Will you return, word for word, only the lines from the top of the data below down to and including the one with "pidh_i | 48 |"?

Extracted records
....................

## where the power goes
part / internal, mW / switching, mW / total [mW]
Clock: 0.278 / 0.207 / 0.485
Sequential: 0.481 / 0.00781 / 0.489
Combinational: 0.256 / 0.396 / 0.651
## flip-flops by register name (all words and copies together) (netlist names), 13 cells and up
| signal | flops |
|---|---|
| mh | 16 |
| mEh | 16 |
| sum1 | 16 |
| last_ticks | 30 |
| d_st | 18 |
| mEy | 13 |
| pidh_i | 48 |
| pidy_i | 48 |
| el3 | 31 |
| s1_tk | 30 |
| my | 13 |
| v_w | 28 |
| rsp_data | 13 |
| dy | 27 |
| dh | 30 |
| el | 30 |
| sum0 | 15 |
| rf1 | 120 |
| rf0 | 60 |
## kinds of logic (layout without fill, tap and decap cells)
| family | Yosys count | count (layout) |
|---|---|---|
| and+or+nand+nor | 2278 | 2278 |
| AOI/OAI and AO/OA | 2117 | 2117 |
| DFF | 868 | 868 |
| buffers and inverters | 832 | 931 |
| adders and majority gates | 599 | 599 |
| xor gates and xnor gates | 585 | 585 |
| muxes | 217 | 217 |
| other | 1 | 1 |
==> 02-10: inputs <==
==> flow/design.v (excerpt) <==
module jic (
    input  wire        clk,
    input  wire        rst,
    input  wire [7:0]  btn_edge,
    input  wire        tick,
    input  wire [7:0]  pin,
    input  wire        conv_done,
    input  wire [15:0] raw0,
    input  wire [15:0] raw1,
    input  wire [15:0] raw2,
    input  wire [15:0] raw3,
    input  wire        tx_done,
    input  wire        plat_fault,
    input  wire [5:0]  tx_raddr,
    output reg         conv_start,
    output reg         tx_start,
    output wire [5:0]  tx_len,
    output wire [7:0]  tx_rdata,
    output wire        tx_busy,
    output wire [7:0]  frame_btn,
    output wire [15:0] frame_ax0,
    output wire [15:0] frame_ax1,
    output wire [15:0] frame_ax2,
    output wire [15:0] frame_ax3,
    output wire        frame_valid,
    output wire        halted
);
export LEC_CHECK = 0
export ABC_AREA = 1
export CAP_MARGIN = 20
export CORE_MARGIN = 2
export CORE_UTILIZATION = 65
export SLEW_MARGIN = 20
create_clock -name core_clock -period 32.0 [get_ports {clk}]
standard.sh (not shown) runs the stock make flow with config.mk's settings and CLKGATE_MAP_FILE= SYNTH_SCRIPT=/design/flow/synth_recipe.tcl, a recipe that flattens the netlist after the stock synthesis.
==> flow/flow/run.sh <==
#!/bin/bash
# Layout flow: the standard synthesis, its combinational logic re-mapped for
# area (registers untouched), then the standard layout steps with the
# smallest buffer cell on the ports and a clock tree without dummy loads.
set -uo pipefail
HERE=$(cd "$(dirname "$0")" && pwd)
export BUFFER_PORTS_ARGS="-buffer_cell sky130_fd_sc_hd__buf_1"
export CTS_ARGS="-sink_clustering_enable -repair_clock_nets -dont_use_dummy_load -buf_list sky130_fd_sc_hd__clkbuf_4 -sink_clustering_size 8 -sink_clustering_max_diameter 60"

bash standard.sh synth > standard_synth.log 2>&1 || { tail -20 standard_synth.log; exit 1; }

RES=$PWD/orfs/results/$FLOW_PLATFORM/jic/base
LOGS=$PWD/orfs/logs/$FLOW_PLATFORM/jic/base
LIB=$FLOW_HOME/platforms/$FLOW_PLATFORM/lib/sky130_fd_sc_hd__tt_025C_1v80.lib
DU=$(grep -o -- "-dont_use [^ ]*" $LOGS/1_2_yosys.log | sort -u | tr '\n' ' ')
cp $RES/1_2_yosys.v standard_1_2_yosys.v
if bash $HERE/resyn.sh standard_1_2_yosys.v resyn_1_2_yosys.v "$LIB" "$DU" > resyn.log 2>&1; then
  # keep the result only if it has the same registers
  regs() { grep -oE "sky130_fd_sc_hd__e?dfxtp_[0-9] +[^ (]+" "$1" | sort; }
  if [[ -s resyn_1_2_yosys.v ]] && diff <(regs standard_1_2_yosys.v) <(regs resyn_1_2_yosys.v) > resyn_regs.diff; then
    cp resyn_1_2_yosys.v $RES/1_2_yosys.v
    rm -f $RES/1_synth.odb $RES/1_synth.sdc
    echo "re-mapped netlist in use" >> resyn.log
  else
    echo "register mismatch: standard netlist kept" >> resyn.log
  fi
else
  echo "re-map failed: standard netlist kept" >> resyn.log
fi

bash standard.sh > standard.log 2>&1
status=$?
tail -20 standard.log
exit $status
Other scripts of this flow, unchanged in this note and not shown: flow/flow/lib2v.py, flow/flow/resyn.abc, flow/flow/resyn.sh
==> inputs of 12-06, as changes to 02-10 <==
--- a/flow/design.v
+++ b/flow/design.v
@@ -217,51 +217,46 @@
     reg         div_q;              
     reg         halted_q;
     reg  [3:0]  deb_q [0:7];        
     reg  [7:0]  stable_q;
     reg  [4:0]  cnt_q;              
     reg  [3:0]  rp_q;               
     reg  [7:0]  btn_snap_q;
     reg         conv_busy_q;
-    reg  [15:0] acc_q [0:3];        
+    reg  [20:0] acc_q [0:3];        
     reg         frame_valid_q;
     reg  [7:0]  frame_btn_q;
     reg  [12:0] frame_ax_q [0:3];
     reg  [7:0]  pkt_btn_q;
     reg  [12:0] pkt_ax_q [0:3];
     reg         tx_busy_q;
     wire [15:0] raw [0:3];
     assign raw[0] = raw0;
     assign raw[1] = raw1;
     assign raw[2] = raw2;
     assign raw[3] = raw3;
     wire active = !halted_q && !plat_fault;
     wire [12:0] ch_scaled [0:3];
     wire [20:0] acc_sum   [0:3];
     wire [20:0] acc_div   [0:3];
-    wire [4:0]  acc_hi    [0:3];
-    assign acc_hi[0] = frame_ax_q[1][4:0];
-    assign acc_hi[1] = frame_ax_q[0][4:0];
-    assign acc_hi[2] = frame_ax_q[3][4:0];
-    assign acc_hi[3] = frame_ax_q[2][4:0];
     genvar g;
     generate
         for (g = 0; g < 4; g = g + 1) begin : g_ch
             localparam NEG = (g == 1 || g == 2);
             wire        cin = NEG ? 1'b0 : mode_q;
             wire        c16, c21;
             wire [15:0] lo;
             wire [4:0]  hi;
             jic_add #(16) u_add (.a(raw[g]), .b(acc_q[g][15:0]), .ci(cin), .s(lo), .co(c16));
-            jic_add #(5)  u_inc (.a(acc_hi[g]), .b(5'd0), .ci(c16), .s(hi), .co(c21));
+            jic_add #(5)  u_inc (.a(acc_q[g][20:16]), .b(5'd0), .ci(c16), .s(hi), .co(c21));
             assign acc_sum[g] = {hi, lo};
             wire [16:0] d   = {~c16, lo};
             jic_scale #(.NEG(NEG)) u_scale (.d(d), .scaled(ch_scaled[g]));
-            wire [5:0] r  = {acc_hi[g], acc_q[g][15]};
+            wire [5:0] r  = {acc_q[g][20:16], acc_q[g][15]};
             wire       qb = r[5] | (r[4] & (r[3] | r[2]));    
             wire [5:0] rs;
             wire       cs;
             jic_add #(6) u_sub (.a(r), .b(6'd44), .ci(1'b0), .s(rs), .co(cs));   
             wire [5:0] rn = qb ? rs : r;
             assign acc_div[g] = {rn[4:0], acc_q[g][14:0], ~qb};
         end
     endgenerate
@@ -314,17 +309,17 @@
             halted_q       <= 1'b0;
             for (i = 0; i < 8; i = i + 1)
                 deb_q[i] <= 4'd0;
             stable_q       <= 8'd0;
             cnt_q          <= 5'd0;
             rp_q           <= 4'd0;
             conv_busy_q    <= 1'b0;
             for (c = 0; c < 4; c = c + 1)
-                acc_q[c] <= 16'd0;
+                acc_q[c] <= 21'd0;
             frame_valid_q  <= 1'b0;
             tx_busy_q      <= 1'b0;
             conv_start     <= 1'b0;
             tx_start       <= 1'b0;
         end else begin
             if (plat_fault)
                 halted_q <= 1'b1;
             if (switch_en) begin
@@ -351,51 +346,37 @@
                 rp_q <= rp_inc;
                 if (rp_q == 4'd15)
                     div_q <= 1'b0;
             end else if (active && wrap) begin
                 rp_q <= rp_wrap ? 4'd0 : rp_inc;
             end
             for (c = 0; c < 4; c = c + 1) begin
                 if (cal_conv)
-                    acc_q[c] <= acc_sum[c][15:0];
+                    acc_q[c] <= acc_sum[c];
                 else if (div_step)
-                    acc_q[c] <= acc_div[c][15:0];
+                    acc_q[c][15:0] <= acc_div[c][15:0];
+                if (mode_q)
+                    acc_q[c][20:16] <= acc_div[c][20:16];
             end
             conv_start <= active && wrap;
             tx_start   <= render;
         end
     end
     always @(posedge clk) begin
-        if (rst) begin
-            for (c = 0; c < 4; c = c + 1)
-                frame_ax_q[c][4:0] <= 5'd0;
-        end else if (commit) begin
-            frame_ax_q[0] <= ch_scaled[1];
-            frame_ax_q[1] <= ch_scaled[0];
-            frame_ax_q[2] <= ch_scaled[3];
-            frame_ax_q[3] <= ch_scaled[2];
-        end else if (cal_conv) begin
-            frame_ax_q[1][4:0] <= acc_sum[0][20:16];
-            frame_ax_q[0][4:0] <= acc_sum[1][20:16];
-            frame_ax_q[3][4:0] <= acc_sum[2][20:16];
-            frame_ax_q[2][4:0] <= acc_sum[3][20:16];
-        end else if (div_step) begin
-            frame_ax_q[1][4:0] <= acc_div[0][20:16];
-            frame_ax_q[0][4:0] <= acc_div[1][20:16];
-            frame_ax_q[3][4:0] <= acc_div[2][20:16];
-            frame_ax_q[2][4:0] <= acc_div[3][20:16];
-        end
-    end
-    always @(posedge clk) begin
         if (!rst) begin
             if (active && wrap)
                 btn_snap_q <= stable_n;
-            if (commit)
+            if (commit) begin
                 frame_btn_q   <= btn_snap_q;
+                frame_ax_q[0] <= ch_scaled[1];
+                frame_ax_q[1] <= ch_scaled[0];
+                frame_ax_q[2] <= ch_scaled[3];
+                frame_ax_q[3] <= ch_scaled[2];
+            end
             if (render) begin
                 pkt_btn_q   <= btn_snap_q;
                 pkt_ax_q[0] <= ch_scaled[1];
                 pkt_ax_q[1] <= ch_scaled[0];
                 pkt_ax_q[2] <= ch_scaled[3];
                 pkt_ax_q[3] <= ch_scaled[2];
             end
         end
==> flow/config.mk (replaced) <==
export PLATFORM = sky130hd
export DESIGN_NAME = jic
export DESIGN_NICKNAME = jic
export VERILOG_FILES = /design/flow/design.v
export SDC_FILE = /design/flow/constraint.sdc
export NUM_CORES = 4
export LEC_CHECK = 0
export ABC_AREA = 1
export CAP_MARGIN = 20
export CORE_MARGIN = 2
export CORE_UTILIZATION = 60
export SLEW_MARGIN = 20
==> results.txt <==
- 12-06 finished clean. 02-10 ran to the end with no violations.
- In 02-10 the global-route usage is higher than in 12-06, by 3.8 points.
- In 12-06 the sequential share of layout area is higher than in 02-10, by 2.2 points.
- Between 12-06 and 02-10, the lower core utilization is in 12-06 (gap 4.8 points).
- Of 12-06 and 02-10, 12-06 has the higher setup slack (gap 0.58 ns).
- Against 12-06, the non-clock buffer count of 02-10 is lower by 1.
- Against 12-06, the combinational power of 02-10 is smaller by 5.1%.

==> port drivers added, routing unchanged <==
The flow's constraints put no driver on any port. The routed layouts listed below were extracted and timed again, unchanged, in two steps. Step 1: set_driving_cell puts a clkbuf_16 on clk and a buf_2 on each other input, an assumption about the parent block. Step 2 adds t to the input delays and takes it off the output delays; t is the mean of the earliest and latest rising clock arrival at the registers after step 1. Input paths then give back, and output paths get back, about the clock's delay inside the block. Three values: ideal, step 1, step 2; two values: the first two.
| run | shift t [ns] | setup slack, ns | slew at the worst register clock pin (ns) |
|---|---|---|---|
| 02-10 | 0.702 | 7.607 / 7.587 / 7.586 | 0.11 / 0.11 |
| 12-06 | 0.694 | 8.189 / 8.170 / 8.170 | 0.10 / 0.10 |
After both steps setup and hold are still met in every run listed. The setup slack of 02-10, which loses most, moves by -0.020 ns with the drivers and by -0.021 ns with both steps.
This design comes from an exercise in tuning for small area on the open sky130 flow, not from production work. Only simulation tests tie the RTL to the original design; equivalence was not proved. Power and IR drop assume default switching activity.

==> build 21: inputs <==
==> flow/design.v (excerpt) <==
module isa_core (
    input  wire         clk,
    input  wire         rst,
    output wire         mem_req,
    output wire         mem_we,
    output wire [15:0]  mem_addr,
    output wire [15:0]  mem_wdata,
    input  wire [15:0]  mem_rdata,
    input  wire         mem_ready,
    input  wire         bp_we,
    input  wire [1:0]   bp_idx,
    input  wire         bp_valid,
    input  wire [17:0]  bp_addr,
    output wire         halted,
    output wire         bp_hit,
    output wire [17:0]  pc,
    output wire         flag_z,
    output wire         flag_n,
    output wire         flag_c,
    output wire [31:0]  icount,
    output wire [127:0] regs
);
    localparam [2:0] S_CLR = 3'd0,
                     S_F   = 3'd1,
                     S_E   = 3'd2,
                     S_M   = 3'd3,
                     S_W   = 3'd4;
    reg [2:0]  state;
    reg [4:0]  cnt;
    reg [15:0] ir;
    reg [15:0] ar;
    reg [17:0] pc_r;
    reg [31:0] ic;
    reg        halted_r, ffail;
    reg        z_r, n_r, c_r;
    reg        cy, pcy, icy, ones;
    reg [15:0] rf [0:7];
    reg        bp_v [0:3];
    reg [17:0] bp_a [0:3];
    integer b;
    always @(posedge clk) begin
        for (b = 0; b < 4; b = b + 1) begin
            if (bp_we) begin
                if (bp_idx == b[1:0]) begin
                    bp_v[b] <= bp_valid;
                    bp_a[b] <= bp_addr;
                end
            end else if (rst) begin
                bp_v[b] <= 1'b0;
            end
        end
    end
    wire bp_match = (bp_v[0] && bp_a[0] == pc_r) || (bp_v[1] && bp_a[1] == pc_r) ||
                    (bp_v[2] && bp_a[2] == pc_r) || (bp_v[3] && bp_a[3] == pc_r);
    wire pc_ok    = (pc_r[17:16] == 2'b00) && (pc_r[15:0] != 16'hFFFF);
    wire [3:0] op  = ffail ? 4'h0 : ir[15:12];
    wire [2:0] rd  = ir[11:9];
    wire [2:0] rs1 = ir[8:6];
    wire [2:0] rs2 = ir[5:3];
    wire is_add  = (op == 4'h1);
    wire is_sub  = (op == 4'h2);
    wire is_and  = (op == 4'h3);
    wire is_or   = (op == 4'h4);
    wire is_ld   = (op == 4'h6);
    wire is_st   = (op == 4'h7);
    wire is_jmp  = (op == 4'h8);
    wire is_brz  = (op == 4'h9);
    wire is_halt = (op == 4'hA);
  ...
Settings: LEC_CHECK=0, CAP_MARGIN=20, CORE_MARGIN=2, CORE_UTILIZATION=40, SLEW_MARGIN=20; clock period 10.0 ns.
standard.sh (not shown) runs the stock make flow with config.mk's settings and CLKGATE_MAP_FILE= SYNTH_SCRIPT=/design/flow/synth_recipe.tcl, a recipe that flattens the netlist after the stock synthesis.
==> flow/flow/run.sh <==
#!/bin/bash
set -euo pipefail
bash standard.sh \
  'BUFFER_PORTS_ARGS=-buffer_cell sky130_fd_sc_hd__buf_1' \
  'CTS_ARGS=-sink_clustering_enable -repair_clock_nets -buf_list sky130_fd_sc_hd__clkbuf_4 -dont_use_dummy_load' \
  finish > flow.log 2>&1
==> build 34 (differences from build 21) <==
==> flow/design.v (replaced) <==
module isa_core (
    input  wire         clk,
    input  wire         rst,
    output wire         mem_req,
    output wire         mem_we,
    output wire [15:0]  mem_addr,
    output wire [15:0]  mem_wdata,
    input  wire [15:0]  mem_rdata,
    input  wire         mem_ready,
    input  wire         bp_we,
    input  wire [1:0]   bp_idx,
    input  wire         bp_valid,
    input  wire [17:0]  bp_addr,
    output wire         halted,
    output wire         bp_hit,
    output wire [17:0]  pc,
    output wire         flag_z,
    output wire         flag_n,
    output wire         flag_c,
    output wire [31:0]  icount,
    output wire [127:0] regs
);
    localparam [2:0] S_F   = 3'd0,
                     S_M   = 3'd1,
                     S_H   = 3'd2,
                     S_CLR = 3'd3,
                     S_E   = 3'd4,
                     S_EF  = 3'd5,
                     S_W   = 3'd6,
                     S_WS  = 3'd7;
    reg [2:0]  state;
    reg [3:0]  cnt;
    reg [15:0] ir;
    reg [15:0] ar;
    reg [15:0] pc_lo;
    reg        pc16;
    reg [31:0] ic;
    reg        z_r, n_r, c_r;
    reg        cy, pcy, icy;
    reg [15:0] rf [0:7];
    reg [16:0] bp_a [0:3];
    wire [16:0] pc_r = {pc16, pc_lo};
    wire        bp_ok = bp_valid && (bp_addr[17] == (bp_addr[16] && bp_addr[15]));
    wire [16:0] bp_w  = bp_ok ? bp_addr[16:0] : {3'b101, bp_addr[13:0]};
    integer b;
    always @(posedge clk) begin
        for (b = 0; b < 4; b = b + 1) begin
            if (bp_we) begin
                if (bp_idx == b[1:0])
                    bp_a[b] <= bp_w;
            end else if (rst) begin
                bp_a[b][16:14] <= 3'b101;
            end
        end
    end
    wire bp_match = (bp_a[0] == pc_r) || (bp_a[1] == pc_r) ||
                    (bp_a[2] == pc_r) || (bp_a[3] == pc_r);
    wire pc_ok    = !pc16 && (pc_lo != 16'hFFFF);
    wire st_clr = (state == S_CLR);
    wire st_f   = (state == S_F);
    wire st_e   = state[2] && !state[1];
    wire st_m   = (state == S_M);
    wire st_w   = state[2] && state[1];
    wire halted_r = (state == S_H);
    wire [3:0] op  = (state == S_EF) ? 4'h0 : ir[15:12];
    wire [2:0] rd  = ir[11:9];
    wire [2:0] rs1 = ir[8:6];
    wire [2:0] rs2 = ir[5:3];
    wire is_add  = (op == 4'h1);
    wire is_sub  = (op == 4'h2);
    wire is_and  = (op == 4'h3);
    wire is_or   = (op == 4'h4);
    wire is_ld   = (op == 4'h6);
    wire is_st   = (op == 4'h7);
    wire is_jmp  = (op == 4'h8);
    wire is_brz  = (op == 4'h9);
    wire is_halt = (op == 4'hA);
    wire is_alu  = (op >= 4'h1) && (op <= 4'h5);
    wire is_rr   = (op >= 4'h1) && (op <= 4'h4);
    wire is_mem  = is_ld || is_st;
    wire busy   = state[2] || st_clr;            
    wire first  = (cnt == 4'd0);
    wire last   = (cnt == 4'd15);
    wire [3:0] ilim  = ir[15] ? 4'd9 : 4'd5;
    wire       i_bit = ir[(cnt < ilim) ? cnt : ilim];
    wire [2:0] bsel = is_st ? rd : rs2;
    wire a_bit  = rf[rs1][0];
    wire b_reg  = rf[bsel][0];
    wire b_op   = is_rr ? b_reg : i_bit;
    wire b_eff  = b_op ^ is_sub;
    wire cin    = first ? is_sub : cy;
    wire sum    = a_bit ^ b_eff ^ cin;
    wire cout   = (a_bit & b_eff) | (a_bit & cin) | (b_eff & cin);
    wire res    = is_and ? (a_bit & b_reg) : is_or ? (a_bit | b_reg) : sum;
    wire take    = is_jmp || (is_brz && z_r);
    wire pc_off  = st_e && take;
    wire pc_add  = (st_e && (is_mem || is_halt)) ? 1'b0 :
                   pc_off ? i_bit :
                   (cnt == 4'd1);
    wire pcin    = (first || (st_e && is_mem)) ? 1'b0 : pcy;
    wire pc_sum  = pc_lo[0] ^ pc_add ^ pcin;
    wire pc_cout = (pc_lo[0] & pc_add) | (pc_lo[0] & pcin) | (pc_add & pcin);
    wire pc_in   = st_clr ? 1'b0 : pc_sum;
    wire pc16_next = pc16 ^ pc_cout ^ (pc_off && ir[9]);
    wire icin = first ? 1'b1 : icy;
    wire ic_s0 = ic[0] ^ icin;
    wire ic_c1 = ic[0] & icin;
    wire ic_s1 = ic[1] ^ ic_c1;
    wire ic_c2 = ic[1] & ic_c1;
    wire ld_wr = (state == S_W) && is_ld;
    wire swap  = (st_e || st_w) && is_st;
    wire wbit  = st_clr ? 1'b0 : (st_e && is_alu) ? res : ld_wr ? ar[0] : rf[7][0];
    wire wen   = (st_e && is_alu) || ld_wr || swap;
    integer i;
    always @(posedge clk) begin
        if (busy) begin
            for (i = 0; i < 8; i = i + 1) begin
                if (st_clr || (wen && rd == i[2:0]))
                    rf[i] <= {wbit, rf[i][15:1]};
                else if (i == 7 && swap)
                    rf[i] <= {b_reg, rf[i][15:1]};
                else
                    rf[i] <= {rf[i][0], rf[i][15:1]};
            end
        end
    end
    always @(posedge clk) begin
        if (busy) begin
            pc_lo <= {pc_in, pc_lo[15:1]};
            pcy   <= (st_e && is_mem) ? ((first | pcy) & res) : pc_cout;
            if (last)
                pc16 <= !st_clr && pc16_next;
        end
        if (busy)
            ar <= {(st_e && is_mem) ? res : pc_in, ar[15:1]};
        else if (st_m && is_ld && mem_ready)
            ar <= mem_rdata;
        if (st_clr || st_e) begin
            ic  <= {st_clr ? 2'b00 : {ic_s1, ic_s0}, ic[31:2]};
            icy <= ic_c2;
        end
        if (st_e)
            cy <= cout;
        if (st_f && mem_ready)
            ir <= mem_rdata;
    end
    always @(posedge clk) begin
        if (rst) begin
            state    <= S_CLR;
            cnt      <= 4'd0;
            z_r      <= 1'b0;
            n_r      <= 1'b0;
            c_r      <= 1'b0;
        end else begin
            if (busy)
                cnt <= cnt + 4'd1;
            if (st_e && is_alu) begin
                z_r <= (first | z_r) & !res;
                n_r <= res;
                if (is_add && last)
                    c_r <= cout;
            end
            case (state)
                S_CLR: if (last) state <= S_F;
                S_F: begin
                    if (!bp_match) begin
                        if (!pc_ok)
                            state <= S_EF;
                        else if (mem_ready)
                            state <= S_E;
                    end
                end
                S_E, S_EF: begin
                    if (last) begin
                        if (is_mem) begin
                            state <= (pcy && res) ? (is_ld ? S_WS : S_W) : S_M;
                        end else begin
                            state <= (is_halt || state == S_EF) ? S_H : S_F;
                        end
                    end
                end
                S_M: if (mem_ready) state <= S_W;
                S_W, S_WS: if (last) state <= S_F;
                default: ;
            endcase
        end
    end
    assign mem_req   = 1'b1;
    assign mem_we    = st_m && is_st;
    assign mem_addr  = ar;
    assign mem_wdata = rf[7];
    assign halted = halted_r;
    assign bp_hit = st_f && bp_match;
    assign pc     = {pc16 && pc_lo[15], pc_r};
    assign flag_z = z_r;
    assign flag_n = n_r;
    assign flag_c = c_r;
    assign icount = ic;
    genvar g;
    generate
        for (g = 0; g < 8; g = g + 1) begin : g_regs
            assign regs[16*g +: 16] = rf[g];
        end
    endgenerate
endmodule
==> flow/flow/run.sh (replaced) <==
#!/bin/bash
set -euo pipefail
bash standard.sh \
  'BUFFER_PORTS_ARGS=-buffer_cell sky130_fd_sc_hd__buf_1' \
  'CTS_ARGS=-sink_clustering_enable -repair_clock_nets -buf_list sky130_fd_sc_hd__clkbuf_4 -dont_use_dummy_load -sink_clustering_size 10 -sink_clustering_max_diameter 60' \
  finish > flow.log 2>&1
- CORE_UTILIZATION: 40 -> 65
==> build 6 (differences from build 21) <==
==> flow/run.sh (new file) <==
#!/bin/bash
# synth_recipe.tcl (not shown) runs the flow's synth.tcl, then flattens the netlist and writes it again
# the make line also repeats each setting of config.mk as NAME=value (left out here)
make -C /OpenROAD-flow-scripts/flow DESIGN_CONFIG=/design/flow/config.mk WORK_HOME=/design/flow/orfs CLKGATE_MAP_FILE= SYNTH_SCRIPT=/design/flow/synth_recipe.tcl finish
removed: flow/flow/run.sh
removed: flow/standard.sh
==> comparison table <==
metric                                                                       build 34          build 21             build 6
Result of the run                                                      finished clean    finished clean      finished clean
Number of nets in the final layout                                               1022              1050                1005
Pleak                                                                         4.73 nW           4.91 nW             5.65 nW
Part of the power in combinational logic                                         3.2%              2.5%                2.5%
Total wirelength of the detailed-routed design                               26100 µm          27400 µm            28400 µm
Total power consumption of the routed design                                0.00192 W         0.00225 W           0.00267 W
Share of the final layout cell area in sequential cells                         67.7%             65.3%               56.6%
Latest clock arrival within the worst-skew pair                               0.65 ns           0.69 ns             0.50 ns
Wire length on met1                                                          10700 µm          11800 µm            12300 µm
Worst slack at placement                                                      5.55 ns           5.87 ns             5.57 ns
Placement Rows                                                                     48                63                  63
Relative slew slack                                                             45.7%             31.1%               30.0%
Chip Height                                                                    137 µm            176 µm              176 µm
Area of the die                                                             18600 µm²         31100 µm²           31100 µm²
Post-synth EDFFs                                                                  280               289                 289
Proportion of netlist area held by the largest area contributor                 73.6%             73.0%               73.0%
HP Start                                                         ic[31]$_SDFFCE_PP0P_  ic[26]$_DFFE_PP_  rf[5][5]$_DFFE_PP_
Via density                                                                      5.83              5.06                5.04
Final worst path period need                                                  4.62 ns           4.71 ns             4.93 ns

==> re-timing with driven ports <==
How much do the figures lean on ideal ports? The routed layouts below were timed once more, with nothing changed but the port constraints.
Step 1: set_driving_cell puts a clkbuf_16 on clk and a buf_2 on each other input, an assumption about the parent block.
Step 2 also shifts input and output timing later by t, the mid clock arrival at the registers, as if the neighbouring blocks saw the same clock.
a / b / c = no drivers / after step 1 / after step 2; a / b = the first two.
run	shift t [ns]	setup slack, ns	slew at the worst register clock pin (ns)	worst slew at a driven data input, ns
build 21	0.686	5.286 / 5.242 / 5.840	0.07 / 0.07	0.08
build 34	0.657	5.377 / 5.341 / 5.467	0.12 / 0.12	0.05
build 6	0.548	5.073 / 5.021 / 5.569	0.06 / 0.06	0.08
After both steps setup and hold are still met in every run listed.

....................

(RESULT)
## where the power goes
part / internal, mW / switching, mW / total [mW]
Clock: 0.278 / 0.207 / 0.485
Sequential: 0.481 / 0.00781 / 0.489
Combinational: 0.256 / 0.396 / 0.651
## flip-flops by register name (all words and copies together) (netlist names), 13 cells and up
| signal | flops |
|---|---|
| mh | 16 |
| mEh | 16 |
| sum1 | 16 |
| last_ticks | 30 |
| d_st | 18 |
| mEy | 13 |
| pidh_i | 48 |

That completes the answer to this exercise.